Программа распространяется как файл "install.exe", после запуска создает подпапку в папке "C:\Documents and Settings\All Users\Application Data", имя этой подпапки состоит из цифр. Внутри этой подпапки также создаются файлы *.bat и *.exe, имя которых совпадает с именем папки. Задача BAT-файла состоит, в том, чтобы удалить файл "install.exe" (это действие повторяется до того, пока файл не перестанет существовать) и запустить *.exe-файл с параметром "/i". После чего в трее появляются две иконки - иконка "антивируса" Security Tool и иконка "красный щит", имитирующая стандартную иконку *Центра обеспечения безопасности Windows*. Интерфейс "антивируса" сообщает о наличии на компьютере вирусов (что на деле не так).
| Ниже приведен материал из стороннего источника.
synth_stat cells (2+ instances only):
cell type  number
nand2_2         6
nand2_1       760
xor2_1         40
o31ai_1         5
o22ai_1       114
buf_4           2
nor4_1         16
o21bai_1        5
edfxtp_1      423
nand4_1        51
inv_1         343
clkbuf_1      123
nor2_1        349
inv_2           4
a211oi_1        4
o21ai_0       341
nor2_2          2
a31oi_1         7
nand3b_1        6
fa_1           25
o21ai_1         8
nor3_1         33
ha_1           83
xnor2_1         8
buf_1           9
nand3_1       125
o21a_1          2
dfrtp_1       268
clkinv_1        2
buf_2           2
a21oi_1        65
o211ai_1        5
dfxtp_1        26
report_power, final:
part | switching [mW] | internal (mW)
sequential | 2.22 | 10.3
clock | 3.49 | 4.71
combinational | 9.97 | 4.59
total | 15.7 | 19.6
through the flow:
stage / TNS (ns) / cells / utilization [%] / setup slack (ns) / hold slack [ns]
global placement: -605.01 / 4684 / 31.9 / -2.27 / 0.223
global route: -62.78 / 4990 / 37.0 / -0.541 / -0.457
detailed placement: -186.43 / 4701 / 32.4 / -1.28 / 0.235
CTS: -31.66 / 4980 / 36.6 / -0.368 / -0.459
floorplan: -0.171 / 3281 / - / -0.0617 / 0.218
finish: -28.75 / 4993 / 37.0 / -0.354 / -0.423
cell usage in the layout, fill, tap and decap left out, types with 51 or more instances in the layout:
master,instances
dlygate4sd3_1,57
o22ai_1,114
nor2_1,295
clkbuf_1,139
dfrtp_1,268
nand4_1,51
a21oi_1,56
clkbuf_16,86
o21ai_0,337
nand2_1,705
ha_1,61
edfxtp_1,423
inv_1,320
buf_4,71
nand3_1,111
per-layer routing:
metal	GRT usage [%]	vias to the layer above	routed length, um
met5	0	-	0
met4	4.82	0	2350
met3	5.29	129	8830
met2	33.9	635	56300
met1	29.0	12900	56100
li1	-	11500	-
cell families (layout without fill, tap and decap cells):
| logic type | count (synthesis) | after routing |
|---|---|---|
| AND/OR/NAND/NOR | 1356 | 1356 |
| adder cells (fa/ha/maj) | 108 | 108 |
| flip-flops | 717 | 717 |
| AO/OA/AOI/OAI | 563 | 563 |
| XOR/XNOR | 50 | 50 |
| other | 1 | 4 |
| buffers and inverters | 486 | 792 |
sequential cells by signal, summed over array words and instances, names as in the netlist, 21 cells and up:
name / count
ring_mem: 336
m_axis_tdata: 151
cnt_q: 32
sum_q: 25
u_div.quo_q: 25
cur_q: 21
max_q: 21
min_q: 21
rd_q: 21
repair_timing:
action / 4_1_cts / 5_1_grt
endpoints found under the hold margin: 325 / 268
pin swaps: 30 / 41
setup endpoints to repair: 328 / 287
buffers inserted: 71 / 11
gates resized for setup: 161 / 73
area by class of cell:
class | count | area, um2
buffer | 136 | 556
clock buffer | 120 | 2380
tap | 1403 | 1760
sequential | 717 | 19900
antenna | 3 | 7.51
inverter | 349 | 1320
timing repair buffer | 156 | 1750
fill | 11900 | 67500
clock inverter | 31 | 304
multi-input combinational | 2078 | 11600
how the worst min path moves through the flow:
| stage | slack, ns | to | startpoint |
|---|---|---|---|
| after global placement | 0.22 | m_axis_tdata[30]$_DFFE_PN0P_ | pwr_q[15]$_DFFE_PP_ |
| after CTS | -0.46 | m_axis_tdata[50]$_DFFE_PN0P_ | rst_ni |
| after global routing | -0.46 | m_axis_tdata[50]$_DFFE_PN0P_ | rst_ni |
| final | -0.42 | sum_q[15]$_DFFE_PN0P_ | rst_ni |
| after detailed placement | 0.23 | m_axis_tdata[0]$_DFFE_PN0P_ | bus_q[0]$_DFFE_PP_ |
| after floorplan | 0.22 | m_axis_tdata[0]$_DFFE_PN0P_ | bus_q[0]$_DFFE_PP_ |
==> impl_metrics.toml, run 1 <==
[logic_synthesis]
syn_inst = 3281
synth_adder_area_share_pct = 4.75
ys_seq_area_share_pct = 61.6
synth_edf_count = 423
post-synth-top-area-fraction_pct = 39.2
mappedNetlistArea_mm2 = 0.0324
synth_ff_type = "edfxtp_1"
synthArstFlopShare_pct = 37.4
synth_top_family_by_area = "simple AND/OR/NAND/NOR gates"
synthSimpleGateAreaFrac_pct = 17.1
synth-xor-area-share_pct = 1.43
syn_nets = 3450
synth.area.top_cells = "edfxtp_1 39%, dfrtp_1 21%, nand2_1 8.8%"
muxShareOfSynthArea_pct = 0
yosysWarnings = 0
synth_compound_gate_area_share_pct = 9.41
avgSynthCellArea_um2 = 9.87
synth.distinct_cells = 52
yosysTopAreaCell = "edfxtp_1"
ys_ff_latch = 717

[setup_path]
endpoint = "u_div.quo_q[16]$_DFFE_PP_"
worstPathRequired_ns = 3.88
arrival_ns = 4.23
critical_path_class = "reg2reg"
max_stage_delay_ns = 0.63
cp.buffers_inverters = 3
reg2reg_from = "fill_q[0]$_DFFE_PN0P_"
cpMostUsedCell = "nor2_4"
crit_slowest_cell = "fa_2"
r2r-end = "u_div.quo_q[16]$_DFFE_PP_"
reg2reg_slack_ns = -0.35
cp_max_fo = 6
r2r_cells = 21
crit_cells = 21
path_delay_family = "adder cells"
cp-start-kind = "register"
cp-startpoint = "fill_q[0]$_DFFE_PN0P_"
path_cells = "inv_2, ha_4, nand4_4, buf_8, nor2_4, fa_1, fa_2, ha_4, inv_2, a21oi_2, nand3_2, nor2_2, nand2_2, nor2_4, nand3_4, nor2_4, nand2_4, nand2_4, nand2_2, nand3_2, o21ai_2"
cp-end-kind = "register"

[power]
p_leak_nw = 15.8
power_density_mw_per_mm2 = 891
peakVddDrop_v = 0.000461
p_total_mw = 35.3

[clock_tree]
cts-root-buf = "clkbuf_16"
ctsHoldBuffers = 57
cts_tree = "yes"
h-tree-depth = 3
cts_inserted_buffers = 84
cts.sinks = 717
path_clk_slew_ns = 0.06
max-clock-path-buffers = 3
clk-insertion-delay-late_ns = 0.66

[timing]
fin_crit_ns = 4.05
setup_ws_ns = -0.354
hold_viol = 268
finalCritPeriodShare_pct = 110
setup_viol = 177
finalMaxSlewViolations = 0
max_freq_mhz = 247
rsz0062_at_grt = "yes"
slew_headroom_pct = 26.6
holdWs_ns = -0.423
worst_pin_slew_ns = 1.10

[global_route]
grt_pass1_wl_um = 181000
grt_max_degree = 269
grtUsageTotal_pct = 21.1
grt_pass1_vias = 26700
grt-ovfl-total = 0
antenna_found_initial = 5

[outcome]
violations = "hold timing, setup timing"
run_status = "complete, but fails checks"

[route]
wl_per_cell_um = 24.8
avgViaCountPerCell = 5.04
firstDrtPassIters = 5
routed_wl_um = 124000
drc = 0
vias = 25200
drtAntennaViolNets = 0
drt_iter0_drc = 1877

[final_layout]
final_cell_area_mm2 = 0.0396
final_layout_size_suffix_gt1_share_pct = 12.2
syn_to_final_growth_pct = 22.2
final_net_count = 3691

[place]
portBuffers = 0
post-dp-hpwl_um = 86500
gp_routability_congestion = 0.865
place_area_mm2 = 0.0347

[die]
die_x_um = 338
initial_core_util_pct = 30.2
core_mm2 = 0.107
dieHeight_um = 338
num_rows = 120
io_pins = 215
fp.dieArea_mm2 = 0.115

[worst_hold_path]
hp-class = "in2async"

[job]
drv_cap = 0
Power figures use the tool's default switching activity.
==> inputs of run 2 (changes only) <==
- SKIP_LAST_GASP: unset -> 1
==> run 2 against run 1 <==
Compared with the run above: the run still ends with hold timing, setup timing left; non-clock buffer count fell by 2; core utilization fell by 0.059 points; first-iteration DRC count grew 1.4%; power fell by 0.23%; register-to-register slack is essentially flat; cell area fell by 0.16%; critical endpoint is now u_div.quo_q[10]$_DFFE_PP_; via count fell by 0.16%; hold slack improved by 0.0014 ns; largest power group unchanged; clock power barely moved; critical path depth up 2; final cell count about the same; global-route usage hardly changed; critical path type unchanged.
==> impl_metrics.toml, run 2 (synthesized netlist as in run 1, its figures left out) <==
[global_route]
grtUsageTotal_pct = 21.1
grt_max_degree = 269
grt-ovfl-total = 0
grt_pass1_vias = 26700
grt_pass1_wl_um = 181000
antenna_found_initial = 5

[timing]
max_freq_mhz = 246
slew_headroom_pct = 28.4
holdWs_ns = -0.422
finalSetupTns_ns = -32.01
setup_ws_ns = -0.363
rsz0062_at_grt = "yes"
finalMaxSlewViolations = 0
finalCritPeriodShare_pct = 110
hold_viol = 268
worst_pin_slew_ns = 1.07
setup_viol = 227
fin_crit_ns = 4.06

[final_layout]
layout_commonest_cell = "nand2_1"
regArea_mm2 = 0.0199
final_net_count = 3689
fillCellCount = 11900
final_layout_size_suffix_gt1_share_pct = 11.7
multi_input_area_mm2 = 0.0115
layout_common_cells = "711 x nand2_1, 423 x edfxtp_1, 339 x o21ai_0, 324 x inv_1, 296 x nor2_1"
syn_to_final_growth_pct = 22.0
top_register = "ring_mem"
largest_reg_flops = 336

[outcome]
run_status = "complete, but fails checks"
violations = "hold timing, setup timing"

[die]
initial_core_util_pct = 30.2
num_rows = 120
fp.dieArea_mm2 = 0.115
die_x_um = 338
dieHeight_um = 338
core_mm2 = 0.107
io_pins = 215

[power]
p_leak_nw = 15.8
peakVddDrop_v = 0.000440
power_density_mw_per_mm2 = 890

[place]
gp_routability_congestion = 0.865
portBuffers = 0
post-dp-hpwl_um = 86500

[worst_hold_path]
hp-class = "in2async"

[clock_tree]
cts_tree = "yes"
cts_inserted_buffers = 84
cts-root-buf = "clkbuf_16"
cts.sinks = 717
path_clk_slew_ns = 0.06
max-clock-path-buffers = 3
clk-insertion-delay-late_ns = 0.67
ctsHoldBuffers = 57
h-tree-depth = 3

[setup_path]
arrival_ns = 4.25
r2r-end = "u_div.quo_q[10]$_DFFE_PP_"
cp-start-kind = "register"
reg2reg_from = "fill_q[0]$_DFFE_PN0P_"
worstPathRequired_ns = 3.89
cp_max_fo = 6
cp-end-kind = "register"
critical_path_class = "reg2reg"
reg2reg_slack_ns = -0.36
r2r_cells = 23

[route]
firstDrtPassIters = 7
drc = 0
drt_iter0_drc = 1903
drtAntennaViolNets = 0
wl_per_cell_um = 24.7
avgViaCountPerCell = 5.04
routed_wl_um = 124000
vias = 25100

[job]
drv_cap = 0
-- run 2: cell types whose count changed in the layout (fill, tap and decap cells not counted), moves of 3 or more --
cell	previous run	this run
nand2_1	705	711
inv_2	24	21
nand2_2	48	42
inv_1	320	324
===== config.mk =====
export PLATFORM = sky130hd
export DESIGN_NAME = ihc_back
export DESIGN_NICKNAME = d
export VERILOG_FILES = /design/src/ihc_pkg.sv /design/src/ihc_back.sv
export SDC_FILE = /design/constraint.sdc
export NUM_CORES = 1
export LEC_CHECK = 0
export BUFFER_PORTS_ARGS = -buffer_cell sky130_fd_sc_hd__buf_4
export CAP_MARGIN = 20
export CORE_ASPECT_RATIO = 0.75
export CORE_UTILIZATION = 59
export DETAILED_ROUTE_END_ITERATION = 8
export GPL_ROUTABILITY_DRIVEN = 0
export PLACE_DENSITY = 0.8
export SLEW_MARGIN = 0
export SYNTH_ARGS = -nofsm -noshare
export SYNTH_HDL_FRONTEND = slang
export SYNTH_SLANG_ARGS = --single-unit

===== constraint.sdc =====
create_clock -name clk_i -period 8.1 [get_ports clk_i]
set_clock_uncertainty 0.1 [all_clocks]
set_input_delay 1.62 -clock clk_i [delete_from_list [all_inputs] [get_ports clk_i]]
set_output_delay 1.62 -clock clk_i [all_outputs]
set_load 0.03 [all_outputs]

===== src/ihc_pkg.sv =====
package ihc_pkg;

  localparam int unsigned MinHeaderBytes = 20;

  localparam logic [31:0] LocalAddrReset = 32'h0A2A_0002;
  localparam logic [3:0]  IpVersion4     = 4'd4;
  localparam logic [15:0] FragMask       = 16'h3FFF;
  localparam logic [7:0]  ProtoIcmp      = 8'd1;
  localparam logic [7:0]  ProtoUdp       = 8'd17;

  localparam logic [5:0] OffVersionIhl = 6'd0;
  localparam logic [5:0] OffTotalHi    = 6'd2;
  localparam logic [5:0] OffTotalLo    = 6'd3;
  localparam logic [5:0] OffFragHi     = 6'd6;
  localparam logic [5:0] OffFragLo     = 6'd7;
  localparam logic [5:0] OffProtocol   = 6'd9;
  localparam logic [5:0] OffDstFirst   = 6'd16;
  localparam logic [5:0] OffDstLast    = 6'd19;

  typedef enum logic [2:0] {
    VerdictIcmp      = 3'd0,
    VerdictUdp       = 3'd1,
    VerdictBadHeader = 3'd2,
    VerdictBadCsum   = 3'd3,
    VerdictNotOurs   = 3'd4,
    VerdictNoHandler = 3'd5
  } verdict_e;

  // summary of one finished frame, handed from front to back
  typedef struct packed {
    logic [15:0] len;
    logic [7:0]  version_ihl;
    logic [15:0] total_len;
    logic        frag_hit;
    logic        addr_match;
    logic [7:0]  protocol;
    logic [16:0] sum;
  } frame_rec_t;

  typedef struct packed {
    verdict_e    verdict;
    logic [7:0]  protocol;
    logic [5:0]  header_length;
    logic [15:0] payload_length;
    logic [31:0] verdict_count;
    logic [31:0] seen_count;
  } result_t;

endpackage
$ cat src/rtl/core/heatmap_argmax_to_xyz.sv
`timescale 1ns / 1ps

// Volumetric heatmap argmax mapped to box coordinates.
//
// The slave channel carries one Q4.12 score per transfer, in slice, row,
// column order, over grid_width x grid_width x grid_depth cells. Scores are
// taken one per cycle while s_tready is high. The transfer that carries the
// last cell of a volume queues a job, and the master channel later gives
// one transfer with the winning cell centre in Q14.8 (x, y, z in tdata,
// found in tuser). If no score was above zero the box centre is given with
// found low. For each job the mapper runs BK_MUL, BK_DIV and BK_ADD for
// each axis in turn, then loads the output register in BK_SEND once it is
// free. The restoring divider is 25 + clog2(max grid + 1) bits wide; the
// three axes share one multiplier and one divider that retires a quotient
// bit per cycle. A two-entry job queue, freed as a result enters the output
// register, lets later volumes stream in; s_tready falls while it is full,
// after volumes shorter than the mapping time or while m_tready is held
// low. Reset clears the running maximum, the cell counters, the queue and
// the output valid flag, and loads the configuration with its default
// values. Configuration writes take effect at the next clock edge.
module heatmap_argmax_to_xyz #(
    parameter int MAX_GRID_WIDTH = 64,
    parameter int MAX_GRID_DEPTH = 64,
    parameter int SCORE_BITS     = 16
) (
    input  logic                                  aclk,
    input  logic                                  aresetn,
    input  logic                                  s_tvalid,
    output logic                                  s_tready,
    // [SCORE_BITS-1:0] score, zero fill above
    input  logic [((SCORE_BITS + 7) / 8) * 8-1:0] s_tdata,
    output logic                                  m_tvalid,
    input  logic                                  m_tready,
    // [22:0] coord_x, [45:23] coord_y, [68:46] coord_z, zero fill above
    output logic [hax_pkg::M_DATA_W-1:0]          m_tdata,
    // [0] found
    output logic                                  m_tuser,
    input  logic                                  cfg_wr_en,
    input  logic [hax_pkg::CFG_IDX_W-1:0]         cfg_index,
    input  logic [hax_pkg::CFG_DATA_W-1:0]        cfg_wr_data
);

    localparam int MAX_GRID = (MAX_GRID_WIDTH > MAX_GRID_DEPTH) ? MAX_GRID_WIDTH
                            : MAX_GRID_DEPTH;
    localparam int IDX_W    = $clog2(MAX_GRID + 1);
    localparam int JOB_W    = 3 * IDX_W + 1;
    localparam int COORD_W  = hax_pkg::COORD_W;

    logic [hax_pkg::CFG_SIZE_W-1:0] cfg_width_reg;
    logic [hax_pkg::CFG_SIZE_W-1:0] cfg_depth_reg;
    hax_pkg::bounds_t               bounds_reg;

    logic [IDX_W-1:0] grid_w, grid_d;
    logic             push_valid, push_ready, q_valid, q_pop;
    logic [JOB_W-1:0] push_data, q_data;

    logic signed [COORD_W-1:0] coord_x, coord_y, coord_z;
    logic                      found;

    // Write configuration registers; indexes beyond the list are dropped
    always_ff @(posedge aclk) begin
        if (!aresetn) begin
            cfg_width_reg   <= hax_pkg::SIZE_RST;
            cfg_depth_reg   <= hax_pkg::SIZE_RST;
            bounds_reg.x_lo <= hax_pkg::BOUND_LO_RST;
            bounds_reg.x_hi <= hax_pkg::BOUND_HI_RST;
            bounds_reg.y_lo <= hax_pkg::BOUND_LO_RST;
            bounds_reg.y_hi <= hax_pkg::BOUND_HI_RST;
            bounds_reg.z_lo <= hax_pkg::BOUND_LO_RST;
            bounds_reg.z_hi <= hax_pkg::BOUND_HI_RST;
        end else if (cfg_wr_en) begin
            case (cfg_index)
                hax_pkg::CFG_GRID_WIDTH:
                    cfg_width_reg <= cfg_wr_data[hax_pkg::CFG_SIZE_W-1:0];
                hax_pkg::CFG_GRID_DEPTH:
                    cfg_depth_reg <= cfg_wr_data[hax_pkg::CFG_SIZE_W-1:0];
                hax_pkg::CFG_X_LOWER: bounds_reg.x_lo <= cfg_wr_data;
                hax_pkg::CFG_X_UPPER: bounds_reg.x_hi <= cfg_wr_data;
                hax_pkg::CFG_Y_LOWER: bounds_reg.y_lo <= cfg_wr_data;
                hax_pkg::CFG_Y_UPPER: bounds_reg.y_hi <= cfg_wr_data;
                hax_pkg::CFG_Z_LOWER: bounds_reg.z_lo <= cfg_wr_data;
                hax_pkg::CFG_Z_UPPER: bounds_reg.z_hi <= cfg_wr_data;
                default: ;
            endcase
        end
    end

    // Clamp grid sizes to one and to the built maximum
    always_comb begin
        if (cfg_width_reg == '0) begin
            grid_w = IDX_W'(1);
        end else if (int'(cfg_width_reg) > MAX_GRID_WIDTH) begin
            grid_w = IDX_W'(MAX_GRID_WIDTH);
        end else begin
            grid_w = IDX_W'(cfg_width_reg);
        end
        if (cfg_depth_reg == '0) begin
            grid_d = IDX_W'(1);
        end else if (int'(cfg_depth_reg) > MAX_GRID_DEPTH) begin
            grid_d = IDX_W'(MAX_GRID_DEPTH);
        end else begin
            grid_d = IDX_W'(cfg_depth_reg);
        end
    end

    hax_front #(
        .SCORE_BITS (SCORE_BITS),
        .IDX_W      (IDX_W)
    ) u_front (
        .aclk       (aclk),
        .aresetn    (aresetn),
        .s_tvalid   (s_tvalid),
        .s_tready   (s_tready),
        .score      (s_tdata[SCORE_BITS-1:0]),
        .grid_w     (grid_w),
        .grid_d     (grid_d),
        .push_valid (push_valid),
        .push_ready (push_ready),
        .push_data  (push_data)
    );

    hax_queue #(
        .WIDTH (JOB_W)
    ) u_queue (
        .aclk       (aclk),
        .aresetn    (aresetn),
        .push_valid (push_valid),
        .push_ready (push_ready),
        .push_data  (push_data),
        .pop_valid  (q_valid),
        .pop        (q_pop),
        .pop_data   (q_data)
    );

    hax_back #(
        .IDX_W (IDX_W)
    ) u_back (
        .aclk     (aclk),
        .aresetn  (aresetn),
        .q_valid  (q_valid),
        .q_pop    (q_pop),
        .q_data   (q_data),
        .grid_w   (grid_w),
        .grid_d   (grid_d),
        .bounds   (bounds_reg),
        .m_tvalid (m_tvalid),
        .m_tready (m_tready),
        .coord_x  (coord_x),
        .coord_y  (coord_y),
        .coord_z  (coord_z),
        .found    (found)
    );

    assign m_tdata = {(hax_pkg::M_DATA_W - 3 * COORD_W)'(0), coord_z, coord_y, coord_x};
    assign m_tuser = found;

endmodule
$ cat config.mk
export PLATFORM = sky130hd
export DESIGN_NAME = heatmap_argmax_to_xyz
export DESIGN_NICKNAME = d
export VERILOG_FILES = /design/src/rtl/core/hax_pkg.sv /design/src/rtl/core/hax_queue.sv /design/src/rtl/core/hax_front.sv /design/src/rtl/core/hax_back.sv /design/src/rtl/core/heatmap_argmax_to_xyz.sv
export SDC_FILE = /design/constraint.sdc
export NUM_CORES = 1
export LEC_CHECK = 0
export ABC_AREA = 1
export ABC_CLOCK_PERIOD_IN_PS = 27800
export BUFFER_PORTS_ARGS = -buffer_cell sky130_fd_sc_hd__buf_4
export CAP_MARGIN = 0
export CORE_UTILIZATION = 57
export DETAILED_ROUTE_END_ITERATION = 7
export GPL_ROUTABILITY_DRIVEN = 0
export GPL_TIMING_DRIVEN = 0
export HOLD_SLACK_MARGIN = 0.1
export PLACE_DENSITY_LB_ADDON = 0.25
export RECOVER_POWER = 50
export SKIP_LAST_GASP = 1
export SLEW_MARGIN = 20
export SYNTH_ARGS = -nofsm -noshare
export SYNTH_HDL_FRONTEND = slang
export SYNTH_HIERARCHICAL = 1
export SYNTH_SLANG_ARGS = --single-unit
$ cat constraint.sdc
create_clock -name aclk -period 27.8 [get_ports aclk]
set_clock_uncertainty 0.1 [all_clocks]
set_input_delay 4.17 -clock aclk [delete_from_list [all_inputs] [get_ports aclk]]
set_output_delay 4.17 -clock aclk [all_outputs]
set_load 0.05 [all_outputs]
--- src/design/gks_pkg.sv ---
// Package: shared constants, types and codes for the graph key search block.
`default_nettype none
package gks_pkg;
	localparam int MAX_NODES  = 64;
	localparam int NODE_W     = $clog2(MAX_NODES);
	localparam int CNT_W      = NODE_W + 1;
	localparam int KEY_W      = 64;
	localparam int WORK_DEPTH = 4096;
	localparam int WPTR_W     = $clog2(WORK_DEPTH);
	localparam int WCNT_W     = WPTR_W + 1;
	localparam int CFG_IDX_W  = 2;

	typedef enum logic [1:0] {
		ACT_KEY    = 2'd0,
		ACT_EDGE   = 2'd1,
		ACT_SEARCH = 2'd2,
		ACT_NONE   = 2'd3
	} action_t;

	typedef enum logic [CFG_IDX_W-1:0] {
		REG_NODE_COUNT  = 2'd0,
		REG_SEARCH_MODE = 2'd1,
		REG_SPARE2      = 2'd2,
		REG_SPARE3      = 2'd3
	} reg_idx_t;

	typedef enum logic [3:0] {
		ST_IDLE,
		ST_KEY,
		ST_EDGE_RDA,
		ST_EDGE_WRA,
		ST_EDGE_RDB,
		ST_EDGE_WRB,
		ST_INIT,
		ST_POP,
		ST_WAIT,
		ST_FETCH,
		ST_CHECK,
		ST_SCAN,
		ST_DONE
	} state_t;

	typedef struct packed {
		logic accept;
		logic key_wr;
		logic sel_b;
		logic sel_node;
		logic row_wr;
		logic init;
		logic pop;
		logic node_ld;
		logic mark_node;
		logic row_ld;
		logic scan_step;
		logic res_hit;
		logic res_miss;
		logic out_ld;
	} dp_cmd_t;

	typedef struct packed {
		logic n_zero;
		logic list_avail;
		logic skip_node;
		logic key_hit;
		logic scan_done;
		logic out_busy;
	} dp_stat_t;
endpackage
`default_nettype wire

--- src/design/gks_ctrl.sv ---
// Controller: sequences loads, edge updates and the graph walk.
`default_nettype none
module gks_ctrl import gks_pkg::*; (
	input  wire logic       clk,
	input  wire logic       arst_n,
	input  wire logic       in_valid,
	input  wire logic [1:0] action,
	output logic            in_ready,
	input  wire dp_stat_t   stat,
	output dp_cmd_t         cmd
);
	state_t state_q, state_nx;

	always_ff @(posedge clk or negedge arst_n) begin
		if (!arst_n)
			state_q <= ST_IDLE;
		else
			state_q <= state_nx;
	end

	assign in_ready = (state_q == ST_IDLE);

	always_comb begin
		state_nx = state_q;
		unique case (state_q)
			ST_IDLE: begin
				if (in_valid) begin
					unique case (action_t'(action))
						ACT_KEY:    state_nx = ST_KEY;
						ACT_EDGE:   state_nx = ST_EDGE_RDA;
						ACT_SEARCH: state_nx = ST_INIT;
						default:    state_nx = ST_IDLE;
					endcase
				end
			end
			ST_KEY:      state_nx = ST_IDLE;
			ST_EDGE_RDA: state_nx = ST_EDGE_WRA;
			ST_EDGE_WRA: state_nx = ST_EDGE_RDB;
			ST_EDGE_RDB: state_nx = ST_EDGE_WRB;
			ST_EDGE_WRB: state_nx = ST_IDLE;
			ST_INIT:     state_nx = stat.n_zero ? ST_DONE : ST_POP;
			ST_POP:      state_nx = stat.list_avail ? ST_WAIT : ST_DONE;
			ST_WAIT:     state_nx = ST_FETCH;
			ST_FETCH:    state_nx = stat.skip_node ? ST_POP : ST_CHECK;
			ST_CHECK:    state_nx = stat.key_hit ? ST_DONE : ST_SCAN;
			ST_SCAN:     state_nx = stat.scan_done ? ST_POP : ST_SCAN;
			ST_DONE:     state_nx = stat.out_busy ? ST_DONE : ST_IDLE;
			default:     state_nx = ST_IDLE;
		endcase
	end

	always_comb begin
		cmd = '0;
		unique case (state_q)
			ST_IDLE:     cmd.accept = in_valid;
			ST_KEY:      cmd.key_wr = 1'b1;
			ST_EDGE_RDA: ;
			ST_EDGE_WRA: cmd.row_wr = 1'b1;
			ST_EDGE_RDB: cmd.sel_b = 1'b1;
			ST_EDGE_WRB: begin
				cmd.sel_b  = 1'b1;
				cmd.row_wr = 1'b1;
			end
			ST_INIT: begin
				cmd.init     = 1'b1;
				cmd.res_miss = 1'b1;
			end
			ST_POP: begin
				cmd.pop      = stat.list_avail;
				cmd.res_miss = 1'b1;
			end
			ST_WAIT:     cmd.node_ld = 1'b1;
			ST_FETCH: begin
				cmd.sel_node  = 1'b1;
				cmd.mark_node = !stat.skip_node;
			end
			ST_CHECK: begin
				cmd.res_hit = stat.key_hit;
				cmd.row_ld  = !stat.key_hit;
			end
			ST_SCAN:     cmd.scan_step = !stat.scan_done;
			ST_DONE:     cmd.out_ld = !stat.out_busy;
			default: ;
		endcase
	end
endmodule
`default_nettype wire
[config.mk]
export PLATFORM = sky130hd
export DESIGN_NAME = top_k_separated_bright_spots_unit
export DESIGN_NICKNAME = d
export VERILOG_FILES = /design/src/hw/rtl/tksbs_pkg.sv /design/src/hw/rtl/top_k_separated_bright_spots_unit.sv
export SDC_FILE = /design/constraint.sdc
export NUM_CORES = 1
export LEC_CHECK = 0
export BUFFER_PORTS_ARGS = -buffer_cell sky130_fd_sc_hd__buf_2
export CORE_AREA = 2 2 211 213
export CTS_BUF_LIST = sky130_fd_sc_hd__clkbuf_2 sky130_fd_sc_hd__clkbuf_4 sky130_fd_sc_hd__clkbuf_8
export CTS_CLUSTER_SIZE = 16
export DETAILED_ROUTE_END_ITERATION = 10
export DIE_AREA = 0 0 213 215
export GPL_ROUTABILITY_DRIVEN = 0
export RECOVER_POWER = 100
export SYNTH_ARGS = -nofsm -noshare
export SYNTH_HDL_FRONTEND = slang
export SYNTH_SLANG_ARGS = --single-unit
[constraint.sdc]
create_clock -name aclk -period 17.8 [get_ports aclk]
set_clock_uncertainty 0.1 [all_clocks]
set_input_delay 3.56 -clock aclk [delete_from_list [all_inputs] [get_ports aclk]]
set_output_delay 3.56 -clock aclk [all_outputs]
set_load 0.03 [all_outputs]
Программа выдает различные запугивающие пользователя сообщения - например, о том, что файл заражен Lsas.Blaster.Keyloger, который пытается отправить данные кредитной карты злоумышленнику.

Удаление:
Возможно, для удаления программы достаточно удалить ее EXE-файл (или переименовать его) и удалить запись в реестре (разделы HKLM\Run и HCKU\Run). Вот инструкция по удалению: http://www.bleepingcomputer.com/viru...-security-tool

----------

Надоело быть жертвой? Стань профи по информационной безопасности, получай самую свежую информацию об угрозах и средствах защиты от ведущего российского аналитического центра Anti-Malware.ru:

----------


## Matias

Если удалить SecurityTool так просто, почему эта инструкция состоит более чем из 20 шагов?

----------


## bolshoy kot

*Matias*, не проверял. Но из замеченных признаков "тула" нашел только эту папку и запись в реестре. Про запись в реестре написать забыл, сейчас дописал.

----------